Papa sering meninggalkan kami dengan alasan pekerjaan di luar daerah. Dan mama manut saja. Aku pun hanya bisa sabar menanti papa kembali. Walau aku sangat merindukannya. Aku sangat dekat dengan papa ketimbang dengan mama. Apa pun yang kuinginkan papa akan memberikannya. Sebagai gantinya aku harus menjadi anak yang berprestasi di sekolah.

Sedangkan adikku semuanya lelaki. Jadi aku merasa bagai tuan putri disaat kumpul dengan mereka. Adikku pertama namanya Reni, berusia sepuluh tahun, kedua Rian, berusia delapan tahun dan si bungsu Akbar berusia dua tahun. Sebagai kakak aku sangat menyayangi mereka, apalagi adik bungsuku. Walau kulitnya lebih putih dari kulitku tapi rasa sayang ini sangat luar biasa untuknya.

***
Sore itu saat kami sedang menunggu kepulangan papa. Aku mendengar mama sedang menangis di dalam kamarnya. Tanpa pikir panjang langsung saja kuhampiri mama yang sedang menangis sesenggukan.

"Ma ... Mama kenapa?"

"Enggak apa-apa, Rin."

"Mama kok gitu? Cerita dong sama Rina."

"Papa kamu enggak bisa pulang, Sayang."

"Loh ... kok gitu. Papa kan sudah janji mau pergi bawa kami jalan-jalan, Ma."

"Iya, tapi Papa enggak bisa pulang."

"Terus, Mama kenapa nangis?"

Mama tak menjawab pertanyaanku. Malah memelukku erat. Aku yang kebingungan hanya membalas pelukan mama. Lalu meninggalkan mama di kamar berdua dengan adik bungsuku.

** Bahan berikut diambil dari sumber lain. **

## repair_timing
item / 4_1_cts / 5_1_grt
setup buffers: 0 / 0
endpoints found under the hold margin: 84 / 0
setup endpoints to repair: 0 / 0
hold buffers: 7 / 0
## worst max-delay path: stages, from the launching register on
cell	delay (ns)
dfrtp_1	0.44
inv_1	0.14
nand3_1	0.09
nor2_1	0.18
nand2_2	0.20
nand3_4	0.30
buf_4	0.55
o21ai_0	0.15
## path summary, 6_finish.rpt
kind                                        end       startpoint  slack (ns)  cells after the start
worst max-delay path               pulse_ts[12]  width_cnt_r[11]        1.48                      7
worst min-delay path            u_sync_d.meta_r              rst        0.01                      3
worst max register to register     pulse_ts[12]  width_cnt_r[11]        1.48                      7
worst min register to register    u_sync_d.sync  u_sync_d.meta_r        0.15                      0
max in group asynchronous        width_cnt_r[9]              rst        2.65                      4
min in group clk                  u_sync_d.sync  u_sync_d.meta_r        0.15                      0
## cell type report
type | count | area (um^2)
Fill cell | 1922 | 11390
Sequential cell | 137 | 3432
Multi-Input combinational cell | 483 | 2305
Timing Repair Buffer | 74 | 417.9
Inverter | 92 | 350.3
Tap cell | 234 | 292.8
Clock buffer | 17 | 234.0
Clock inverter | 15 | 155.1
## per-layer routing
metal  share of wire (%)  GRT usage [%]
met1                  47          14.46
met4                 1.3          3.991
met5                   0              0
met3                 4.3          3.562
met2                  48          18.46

"Hmm ... pasti mama dan papa berantem. Aku harus telepon papa."

Kuambil gawai berwarna pink itu. Dan mencari kontak papa lalu meneleponnya. Tapi sayang, no papa tak dapat dihubungi.
Tak ada prasangka buruk terhadap papa saat itu. Karena mama memang akan selalu menangis jika papa menguatkan suaranya.

***
Malam harinya, Mama tak kunjung keluar kamar. Aku menjaga adik-adikku dan membuatkan mereka makanan bersama Bibik.

"Sabrina ..."

"Apa! Coba panggil sekali lagi! Kau mau aku pukul?"

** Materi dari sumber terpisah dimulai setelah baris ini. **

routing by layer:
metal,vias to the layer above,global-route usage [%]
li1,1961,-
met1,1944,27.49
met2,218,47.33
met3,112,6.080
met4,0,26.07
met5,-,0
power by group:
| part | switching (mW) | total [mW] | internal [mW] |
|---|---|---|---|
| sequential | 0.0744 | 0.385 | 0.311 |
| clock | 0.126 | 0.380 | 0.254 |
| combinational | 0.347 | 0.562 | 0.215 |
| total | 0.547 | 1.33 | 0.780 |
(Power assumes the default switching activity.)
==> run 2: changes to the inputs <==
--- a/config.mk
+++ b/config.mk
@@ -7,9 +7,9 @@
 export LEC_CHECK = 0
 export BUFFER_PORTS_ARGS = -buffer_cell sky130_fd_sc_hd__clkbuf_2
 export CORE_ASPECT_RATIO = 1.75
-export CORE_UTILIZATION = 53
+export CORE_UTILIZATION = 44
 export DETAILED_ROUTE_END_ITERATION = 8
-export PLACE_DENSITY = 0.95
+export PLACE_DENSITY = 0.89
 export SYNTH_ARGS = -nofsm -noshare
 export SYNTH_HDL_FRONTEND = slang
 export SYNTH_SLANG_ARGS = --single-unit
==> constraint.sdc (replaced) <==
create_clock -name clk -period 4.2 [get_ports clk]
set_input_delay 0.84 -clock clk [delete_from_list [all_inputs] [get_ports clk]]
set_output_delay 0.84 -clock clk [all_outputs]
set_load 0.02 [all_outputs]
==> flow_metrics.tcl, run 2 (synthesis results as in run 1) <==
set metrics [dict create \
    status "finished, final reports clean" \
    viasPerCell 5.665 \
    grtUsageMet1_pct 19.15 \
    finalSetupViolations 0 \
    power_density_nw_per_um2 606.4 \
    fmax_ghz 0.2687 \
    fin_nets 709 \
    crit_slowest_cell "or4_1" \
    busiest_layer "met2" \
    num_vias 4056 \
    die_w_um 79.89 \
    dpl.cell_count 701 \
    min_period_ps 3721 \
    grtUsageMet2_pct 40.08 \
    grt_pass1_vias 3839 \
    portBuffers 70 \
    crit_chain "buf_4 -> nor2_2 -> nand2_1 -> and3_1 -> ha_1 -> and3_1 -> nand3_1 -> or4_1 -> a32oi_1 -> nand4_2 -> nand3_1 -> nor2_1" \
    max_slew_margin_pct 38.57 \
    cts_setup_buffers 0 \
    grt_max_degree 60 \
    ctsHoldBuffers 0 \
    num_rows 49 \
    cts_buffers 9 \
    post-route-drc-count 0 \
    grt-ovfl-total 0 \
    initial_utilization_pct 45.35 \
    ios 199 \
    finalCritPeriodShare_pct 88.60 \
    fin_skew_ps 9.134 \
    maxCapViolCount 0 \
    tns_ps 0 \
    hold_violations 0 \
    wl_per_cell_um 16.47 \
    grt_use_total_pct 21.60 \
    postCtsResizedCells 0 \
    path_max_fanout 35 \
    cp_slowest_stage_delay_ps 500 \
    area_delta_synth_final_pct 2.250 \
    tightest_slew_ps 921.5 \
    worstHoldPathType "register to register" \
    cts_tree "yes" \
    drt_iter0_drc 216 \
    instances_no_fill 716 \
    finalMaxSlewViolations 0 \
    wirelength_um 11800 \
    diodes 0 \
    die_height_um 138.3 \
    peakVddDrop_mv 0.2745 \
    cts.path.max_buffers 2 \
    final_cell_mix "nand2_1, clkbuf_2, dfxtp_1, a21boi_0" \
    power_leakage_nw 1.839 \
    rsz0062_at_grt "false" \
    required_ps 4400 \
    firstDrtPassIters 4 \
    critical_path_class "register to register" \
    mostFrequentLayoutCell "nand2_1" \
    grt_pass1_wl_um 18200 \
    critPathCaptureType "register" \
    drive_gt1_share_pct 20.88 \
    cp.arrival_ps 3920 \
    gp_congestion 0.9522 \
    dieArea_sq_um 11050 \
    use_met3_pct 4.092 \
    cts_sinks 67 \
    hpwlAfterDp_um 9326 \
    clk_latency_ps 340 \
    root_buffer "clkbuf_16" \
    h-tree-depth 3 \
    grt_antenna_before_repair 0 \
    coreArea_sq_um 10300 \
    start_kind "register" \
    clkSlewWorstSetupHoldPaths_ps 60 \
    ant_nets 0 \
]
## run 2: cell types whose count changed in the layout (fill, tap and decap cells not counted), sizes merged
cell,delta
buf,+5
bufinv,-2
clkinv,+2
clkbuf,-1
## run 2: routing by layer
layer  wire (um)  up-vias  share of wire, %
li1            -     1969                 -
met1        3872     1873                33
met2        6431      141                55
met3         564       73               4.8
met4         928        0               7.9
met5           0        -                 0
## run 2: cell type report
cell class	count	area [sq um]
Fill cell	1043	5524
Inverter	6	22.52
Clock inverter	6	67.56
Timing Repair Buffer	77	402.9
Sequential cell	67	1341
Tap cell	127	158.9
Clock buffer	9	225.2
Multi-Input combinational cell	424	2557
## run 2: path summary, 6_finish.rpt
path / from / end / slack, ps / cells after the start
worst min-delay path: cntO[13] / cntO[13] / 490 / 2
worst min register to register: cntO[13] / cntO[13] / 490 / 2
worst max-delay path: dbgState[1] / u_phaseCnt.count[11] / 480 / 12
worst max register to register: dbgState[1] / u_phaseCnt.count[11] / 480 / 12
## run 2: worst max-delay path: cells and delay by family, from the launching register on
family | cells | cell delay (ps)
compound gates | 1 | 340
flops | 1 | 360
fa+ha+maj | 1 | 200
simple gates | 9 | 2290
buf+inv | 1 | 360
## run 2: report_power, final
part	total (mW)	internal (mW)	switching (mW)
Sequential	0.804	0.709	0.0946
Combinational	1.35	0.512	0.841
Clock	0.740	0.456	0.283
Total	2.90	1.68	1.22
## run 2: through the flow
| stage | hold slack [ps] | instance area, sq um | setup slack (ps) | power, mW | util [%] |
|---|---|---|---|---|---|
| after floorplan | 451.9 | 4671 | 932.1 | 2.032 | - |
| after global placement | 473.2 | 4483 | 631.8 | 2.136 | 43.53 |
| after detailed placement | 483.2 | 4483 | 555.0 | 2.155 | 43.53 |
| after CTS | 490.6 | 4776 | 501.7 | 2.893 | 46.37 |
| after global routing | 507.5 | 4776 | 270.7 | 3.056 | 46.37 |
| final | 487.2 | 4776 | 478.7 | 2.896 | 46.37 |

"Bercanda, Kak. Jangan marah."

"Jangan pernah memanggil namaku faham! Aku ini Kakak tertua."

"Iya ... iya, aku lapar."

"Iya ... iya, sabar. Ini aku sedang buat makanan sama Bibik. Apa kau tidak lihat. Pergi sana, ganggu saja."

"Yeyeye ..." ejek adikku.

Setelah selesai membuat makanan. Aku masuk ke kamar mama. Tapi mama sudah tertidur dengan adik bungsuku. Maka kubiarkan mereka dan berkumpul dengan kedua adikku di meja makan.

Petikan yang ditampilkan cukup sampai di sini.